Our paper on detecting adversarial perturbations has been accepted for publication at this year’s ICLR. In the paper we explore the possibility to train a reliable detector for discriminating whether an image is perturbed by adversarial noise or not. Since adversarial perturbations are characterized by being quasi-imperceptible to humans, it is not clear a priori whether a detector can be found to reliably distinguish between genuine inputs and adversarial examples. We found that a deep neural network can be successfully trained to detect adversarial perturbations in a classification task (CIFAR-10, Imagenet).

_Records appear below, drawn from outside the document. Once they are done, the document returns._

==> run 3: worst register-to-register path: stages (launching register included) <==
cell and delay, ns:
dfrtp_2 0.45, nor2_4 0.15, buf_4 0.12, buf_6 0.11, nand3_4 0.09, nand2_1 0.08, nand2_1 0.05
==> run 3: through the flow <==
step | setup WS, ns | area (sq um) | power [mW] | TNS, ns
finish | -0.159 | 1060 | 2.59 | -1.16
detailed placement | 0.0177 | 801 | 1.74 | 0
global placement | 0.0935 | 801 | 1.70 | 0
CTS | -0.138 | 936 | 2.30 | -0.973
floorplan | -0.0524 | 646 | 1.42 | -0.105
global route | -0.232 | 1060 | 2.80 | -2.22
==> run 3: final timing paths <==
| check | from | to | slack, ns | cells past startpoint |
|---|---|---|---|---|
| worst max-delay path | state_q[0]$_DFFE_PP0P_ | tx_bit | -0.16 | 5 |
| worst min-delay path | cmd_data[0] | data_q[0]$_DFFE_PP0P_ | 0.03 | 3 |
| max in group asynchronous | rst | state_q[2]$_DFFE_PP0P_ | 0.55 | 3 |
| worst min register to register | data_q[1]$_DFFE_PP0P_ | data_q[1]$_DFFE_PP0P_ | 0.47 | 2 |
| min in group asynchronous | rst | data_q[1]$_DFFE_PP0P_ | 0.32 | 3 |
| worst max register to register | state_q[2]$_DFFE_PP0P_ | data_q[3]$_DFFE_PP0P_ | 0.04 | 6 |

In the paper, we explored different “depths of attachement” of the detector-network to the clasifier-network. Additionally, we looked into how well detector networks generalize across different adversarial attack methods. Finally, we tested whether an attacker with access to both, the classifier and the detector, could construct adversarial perturbations that fool both systems. We found this to be the case. We show that training with adversarial examples that are generated dynamically during training allows to harden against these attacks. While we cannot create a classifier/detector pair that successfully detects $100\%$ of adversarial examples, we can show that it is possible to train good adversarial detectors that generalize to some degree across attack methods. These results indicate that adversarial attacks might also be characterized by certain regularities or structure which clearly separates adversarial examples from genuine data. Understanding these regularities might provide some insights into the nature of adversarial examples.